I stayed not many more days in Aztlan, though my cousin the other Mixtli would have had me stay for months, I believe. He had decided that he wished to learn word knowing and picture writing, and he bribed me to teach him, by giving me a private hut and one of his younger sisters to keep me company in it. She was in no way comparable to a sister once known as Tzitzitlini, but she was a pretty girl, a sufficiently obliging and enjoyable companion. Nevertheless, I had to tell her brother that word knowing could not be learned as quickly as, say, the art of frog spearing. I taught him how to represent physical things by drawing simplified pictures of them, and then I said:
"To leant how to utilize those pictures to build written language, you will require a teacher dedicated to such teaching, which I am not. Some of the best are in Tenochtítlan, and I advise you to go there. I have told you where it lies."
He growled, with some of his earlier surliness, "By the stiff limbs of the goddess, you simply want to get away. And I cannot. I cannot leave my people leaderless, with no excuse except my sudden whim to have a bit of education."
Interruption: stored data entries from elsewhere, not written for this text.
===== config.mk =====
export PLATFORM = sky130hd
export DESIGN_NAME = debounce_multi
export DESIGN_NICKNAME = d
export VERILOG_FILES = /design/src/rtl/debounce_multi.sv
export SDC_FILE = /design/constraint.sdc
export NUM_CORES = 1
export LEC_CHECK = 0
export ABC_AREA = 1
export CORE_MARGIN = 2
export CORE_UTILIZATION = 28
export DETAILED_ROUTE_END_ITERATION = 16
export GPL_TIMING_DRIVEN = 0
export PLACE_DENSITY = 0.43
export SLEW_MARGIN = 15
export SYNTH_ARGS = -nofsm -noshare
export SYNTH_HDL_FRONTEND = slang
export SYNTH_SLANG_ARGS = --single-unit
export TNS_END_PERCENT = 100

===== constraint.sdc =====
create_clock -name clk -period 4.4 [get_ports clk]
set_input_delay 0.88 -clock clk [delete_from_list [all_inputs] [get_ports clk]]
set_output_delay 0.88 -clock clk [all_outputs]
set_load 0.005 [all_outputs]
"There is a much better excuse," I said. "The Mexíca have extended their dominions far and wide, but they have yet no colony on this northern shore of the western ocean. The Uey-Tlatoani would be delighted to learn that he has cousins already established here. If you were to present yourself to Motecuzóma, bearing a suitable gift of introduction, you might very well find yourself appointed the ruler of an important new province of The Triple Alliance, a province much more worth ruling than it is now."